## [What is required]
Below are entries. Copy exactly the lines running from the line that holds "export IMPL_openroad_warnings=32" to the line that holds "export IMPL_grt_pass1_vias=162", with both ends included.
========
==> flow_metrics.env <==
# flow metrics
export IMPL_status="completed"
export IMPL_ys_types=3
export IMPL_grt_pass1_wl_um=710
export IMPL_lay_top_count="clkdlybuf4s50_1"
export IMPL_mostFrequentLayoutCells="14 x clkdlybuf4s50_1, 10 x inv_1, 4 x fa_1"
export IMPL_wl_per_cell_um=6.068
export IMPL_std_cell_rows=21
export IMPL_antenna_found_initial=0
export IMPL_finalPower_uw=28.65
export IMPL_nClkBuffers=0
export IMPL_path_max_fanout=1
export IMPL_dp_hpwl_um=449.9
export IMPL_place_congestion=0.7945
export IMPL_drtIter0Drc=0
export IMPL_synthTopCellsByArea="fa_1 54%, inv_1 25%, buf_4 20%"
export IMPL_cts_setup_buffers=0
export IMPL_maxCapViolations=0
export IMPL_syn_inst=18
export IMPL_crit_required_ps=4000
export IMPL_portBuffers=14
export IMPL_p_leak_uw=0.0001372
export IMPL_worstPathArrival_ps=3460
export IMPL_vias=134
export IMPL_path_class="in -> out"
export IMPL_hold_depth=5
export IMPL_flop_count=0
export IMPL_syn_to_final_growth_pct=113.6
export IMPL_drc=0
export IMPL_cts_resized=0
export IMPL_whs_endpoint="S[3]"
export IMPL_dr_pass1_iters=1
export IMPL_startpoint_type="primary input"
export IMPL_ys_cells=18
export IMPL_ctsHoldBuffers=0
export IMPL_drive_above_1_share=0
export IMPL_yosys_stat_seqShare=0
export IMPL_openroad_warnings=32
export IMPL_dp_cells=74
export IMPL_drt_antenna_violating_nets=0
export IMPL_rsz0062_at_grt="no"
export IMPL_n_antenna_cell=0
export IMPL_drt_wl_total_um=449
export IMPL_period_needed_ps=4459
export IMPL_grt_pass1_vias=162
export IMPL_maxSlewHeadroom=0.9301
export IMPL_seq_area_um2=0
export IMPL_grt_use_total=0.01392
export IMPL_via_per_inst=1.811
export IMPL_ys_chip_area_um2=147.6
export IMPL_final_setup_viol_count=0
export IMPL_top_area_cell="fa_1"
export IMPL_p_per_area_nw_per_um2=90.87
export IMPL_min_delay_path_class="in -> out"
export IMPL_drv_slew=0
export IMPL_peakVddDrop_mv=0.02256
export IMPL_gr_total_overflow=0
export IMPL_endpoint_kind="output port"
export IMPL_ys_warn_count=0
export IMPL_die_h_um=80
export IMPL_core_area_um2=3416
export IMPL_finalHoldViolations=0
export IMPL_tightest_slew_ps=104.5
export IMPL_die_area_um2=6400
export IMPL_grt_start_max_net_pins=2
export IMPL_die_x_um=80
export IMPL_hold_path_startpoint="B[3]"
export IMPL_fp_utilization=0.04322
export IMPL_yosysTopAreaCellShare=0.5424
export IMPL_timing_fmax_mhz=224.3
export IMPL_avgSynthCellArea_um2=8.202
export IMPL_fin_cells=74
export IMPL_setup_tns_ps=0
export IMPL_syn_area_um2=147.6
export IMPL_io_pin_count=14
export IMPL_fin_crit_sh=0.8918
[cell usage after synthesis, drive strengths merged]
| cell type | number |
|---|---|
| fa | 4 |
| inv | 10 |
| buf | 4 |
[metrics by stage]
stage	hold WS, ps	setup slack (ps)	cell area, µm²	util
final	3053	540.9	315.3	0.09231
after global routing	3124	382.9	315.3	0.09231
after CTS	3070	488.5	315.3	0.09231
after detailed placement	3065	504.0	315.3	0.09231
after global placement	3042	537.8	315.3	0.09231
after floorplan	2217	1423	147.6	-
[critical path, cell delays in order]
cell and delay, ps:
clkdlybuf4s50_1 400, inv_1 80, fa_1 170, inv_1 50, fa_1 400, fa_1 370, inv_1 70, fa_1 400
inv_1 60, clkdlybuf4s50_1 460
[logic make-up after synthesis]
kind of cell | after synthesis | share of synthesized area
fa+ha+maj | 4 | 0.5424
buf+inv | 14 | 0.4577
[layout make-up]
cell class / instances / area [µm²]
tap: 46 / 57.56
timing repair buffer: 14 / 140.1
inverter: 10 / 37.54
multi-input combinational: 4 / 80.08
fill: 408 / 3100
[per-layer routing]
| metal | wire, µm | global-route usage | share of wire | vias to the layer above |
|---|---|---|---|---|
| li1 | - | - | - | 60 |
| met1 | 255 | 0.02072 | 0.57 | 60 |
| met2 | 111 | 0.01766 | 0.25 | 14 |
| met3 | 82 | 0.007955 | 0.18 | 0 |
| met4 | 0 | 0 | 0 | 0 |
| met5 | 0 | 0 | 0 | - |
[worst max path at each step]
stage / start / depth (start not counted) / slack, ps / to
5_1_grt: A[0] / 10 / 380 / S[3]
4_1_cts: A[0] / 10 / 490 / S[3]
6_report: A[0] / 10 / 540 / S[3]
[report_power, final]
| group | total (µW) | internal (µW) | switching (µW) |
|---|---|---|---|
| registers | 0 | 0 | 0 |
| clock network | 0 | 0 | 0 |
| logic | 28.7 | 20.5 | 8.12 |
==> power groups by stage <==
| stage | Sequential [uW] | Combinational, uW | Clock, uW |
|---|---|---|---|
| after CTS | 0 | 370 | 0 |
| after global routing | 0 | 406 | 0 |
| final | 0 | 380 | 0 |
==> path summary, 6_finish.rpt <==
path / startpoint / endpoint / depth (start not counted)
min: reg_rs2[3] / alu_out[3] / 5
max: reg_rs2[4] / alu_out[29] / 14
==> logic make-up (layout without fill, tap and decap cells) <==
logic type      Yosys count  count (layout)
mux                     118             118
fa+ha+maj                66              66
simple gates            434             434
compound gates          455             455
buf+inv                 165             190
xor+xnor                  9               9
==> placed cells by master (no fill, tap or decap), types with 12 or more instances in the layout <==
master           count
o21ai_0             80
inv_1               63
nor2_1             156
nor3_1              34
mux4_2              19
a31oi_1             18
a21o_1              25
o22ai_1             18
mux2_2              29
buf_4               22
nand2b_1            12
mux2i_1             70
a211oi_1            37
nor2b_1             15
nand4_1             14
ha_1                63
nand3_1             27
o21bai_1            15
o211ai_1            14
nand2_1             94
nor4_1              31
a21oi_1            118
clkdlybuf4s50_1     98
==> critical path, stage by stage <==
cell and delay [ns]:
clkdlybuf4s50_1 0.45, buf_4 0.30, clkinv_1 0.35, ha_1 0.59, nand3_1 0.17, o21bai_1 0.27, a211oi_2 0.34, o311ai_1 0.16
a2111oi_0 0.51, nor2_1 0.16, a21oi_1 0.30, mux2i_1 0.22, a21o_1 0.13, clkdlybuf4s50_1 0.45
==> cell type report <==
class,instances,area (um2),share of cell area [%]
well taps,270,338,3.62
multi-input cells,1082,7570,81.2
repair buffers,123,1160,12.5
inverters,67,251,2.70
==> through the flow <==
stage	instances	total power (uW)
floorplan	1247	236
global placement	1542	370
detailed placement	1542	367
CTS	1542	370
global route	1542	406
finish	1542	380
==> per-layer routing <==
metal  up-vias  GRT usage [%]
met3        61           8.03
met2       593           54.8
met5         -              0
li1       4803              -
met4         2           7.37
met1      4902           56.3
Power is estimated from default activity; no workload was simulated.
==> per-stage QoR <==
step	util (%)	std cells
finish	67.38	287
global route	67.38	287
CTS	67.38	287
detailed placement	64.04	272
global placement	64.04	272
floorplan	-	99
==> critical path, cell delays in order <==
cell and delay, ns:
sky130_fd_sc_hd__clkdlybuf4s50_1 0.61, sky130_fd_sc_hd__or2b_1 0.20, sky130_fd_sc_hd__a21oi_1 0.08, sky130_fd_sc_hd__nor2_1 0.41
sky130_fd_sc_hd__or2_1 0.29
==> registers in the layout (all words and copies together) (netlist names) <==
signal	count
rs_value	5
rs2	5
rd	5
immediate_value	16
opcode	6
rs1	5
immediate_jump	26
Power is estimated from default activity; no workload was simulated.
==> run.sh <==
#!/bin/bash
# OpenROAD 26Q1-2900-gdf79404cd8, Yosys 0.63+post, stock flow scripts
make -C /OpenROAD-flow-scripts/flow DESIGN_CONFIG=/design/flow/config.mk WORK_HOME=/design/flow/orfs finish
==> config.mk <==
export PLATFORM = sky130hd
export DESIGN_NAME = ForwardingUnit
export DESIGN_NICKNAME = ForwardingUnit
export VERILOG_FILES = /design/flow/design.v
export SDC_FILE = /design/flow/constraint.sdc
export NUM_CORES = 4
export LEC_CHECK = 1
export CORE_AREA = 10 10 402 402
export DIE_AREA = 0 0 412 412
==> constraint.sdc <==
current_design ForwardingUnit

set clk_period 13.8
set clk_io_pct 0.2

create_clock -name clk0 -period $clk_period

set non_clock_inputs [all_inputs -no_clocks]
set_input_delay [expr $clk_period * $clk_io_pct] -clock clk0 $non_clock_inputs
set_output_delay [expr $clk_period * $clk_io_pct] -clock clk0 [all_outputs]
==> ./design.v <==
interface DDR_ift;
    logic [ 63:0] raddr_mem;
    logic [ 63:0] waddr_mem;
    logic [127:0] wdata_mem;
    logic [127:0] rdata_mem;
    logic         rvalid_mem;
    logic         wvalid_mem;
    logic         wen_mem;
    logic         ren_mem;
    logic [ 15:0] wmask_mem;
    modport Master(
        output waddr_mem,
        output raddr_mem,
        output wdata_mem,
        input rdata_mem,
        input rvalid_mem,
        input wvalid_mem,
        output wen_mem,
        output ren_mem,
        output wmask_mem
    );
    modport Slave(
        input waddr_mem,
        input raddr_mem,
        input wdata_mem,
        output rdata_mem,
        output wvalid_mem,
        output rvalid_mem,
        input wen_mem,
        input ren_mem,
        input wmask_mem
    );
endinterface
interface Uart_ift;
    logic [63:0] waddr_mem;
    logic [63:0] raddr_mem;
    logic [63:0] wdata_mem;
    logic [63:0] rdata_mem;
    logic        rvalid_mem;
    logic        wvalid_mem;
    logic        wen_mem;
    logic        ren_mem;
    logic [ 7:0] wmask_mem;
    modport Master(
        output waddr_mem,
        output raddr_mem,
        output wdata_mem,
        input rdata_mem,
        input rvalid_mem,
        input wvalid_mem,
        output wen_mem,
        output ren_mem,
        output wmask_mem
    );
    modport Slave(
        input waddr_mem,
        input raddr_mem,
        input wdata_mem,
        output rdata_mem,
        output rvalid_mem,
        output wvalid_mem,
        input wen_mem,
        input ren_mem,
        input wmask_mem
    );
endinterface
module CacheWriteBuffer #(
    parameter integer ADDR_WIDTH = 64,
    parameter integer DATA_WIDTH = 64,
    parameter integer BANK_NUM   = 4
) (
    input                            clk,
    input                            rstn,
    input  [         ADDR_WIDTH-1:0] addr_wb,
    input  [BANK_NUM*DATA_WIDTH-1:0] data_wb,
    output                           busy_wb,
    input                            need_wb,
    input                            miss_cache,
    output [  ADDR_WIDTH-1:0] addr_mem,
    output [DATA_WIDTH*2-1:0] data_mem,
    input [$clog2(BANK_NUM)-2:0] bank_index,
    input                        finish_wb
);
    reg                           busy;
    reg [         ADDR_WIDTH-1:0] addr;
    reg [DATA_WIDTH*BANK_NUM-1:0] data;
    always @(posedge clk) begin
        if (~rstn) begin
            addr <= {ADDR_WIDTH{1'b0}};
            data <= {BANK_NUM * DATA_WIDTH{1'b0}};
            busy <= 1'b0;
        end else if (miss_cache & need_wb) begin
            addr <= addr_wb;
            data <= data_wb;
            busy <= 1'b1;
        end else if (finish_wb) begin
            busy <= 1'b0;
        end
    end
    assign busy_wb  = busy;
    assign addr_mem = addr;
    wire [2*DATA_WIDTH-1:0] word[BANK_NUM/2-1:0];
    genvar i;
    generate
        for (i = 0; i < BANK_NUM / 2; i = i + 1) begin
            assign word[i] = data[(i*2+2)*DATA_WIDTH-1:i*2*DATA_WIDTH];
        end
    endgenerate
    assign data_mem = word[bank_index];
endmodule
==> ./run.sh <==
#!/bin/bash
# OpenROAD 26Q1-2900-gdf79404cd8, Yosys 0.63+post, stock flow scripts
make -C /OpenROAD-flow-scripts/flow DESIGN_CONFIG=/design/flow/config.mk WORK_HOME=/design/flow/orfs finish
==> ./config.mk <==
export PLATFORM = sky130hd
export DESIGN_NAME = CacheWriteBuffer
export DESIGN_NICKNAME = CacheWriteBuffer
export VERILOG_FILES = /design/flow/design.v
export SDC_FILE = /design/flow/constraint.sdc
export NUM_CORES = 4
export LEC_CHECK = 1
export CORE_AREA = 10 10 329 329
export DIE_AREA = 0 0 339 339
==> ./constraint.sdc <==
current_design CacheWriteBuffer

set clk_period 10.8
set clk_io_pct 0.2

create_clock -name clk0 -period $clk_period [get_ports {clk}]

set non_clock_inputs [all_inputs -no_clocks]
set_input_delay [expr $clk_period * $clk_io_pct] -clock clk0 $non_clock_inputs
set_output_delay [expr $clk_period * $clk_io_pct] -clock clk0 [all_outputs]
========
## [Answer]
export IMPL_openroad_warnings=32
export IMPL_dp_cells=74
export IMPL_drt_antenna_violating_nets=0
export IMPL_rsz0062_at_grt="no"
export IMPL_n_antenna_cell=0
export IMPL_drt_wl_total_um=449
export IMPL_period_needed_ps=4459
export IMPL_grt_pass1_vias=162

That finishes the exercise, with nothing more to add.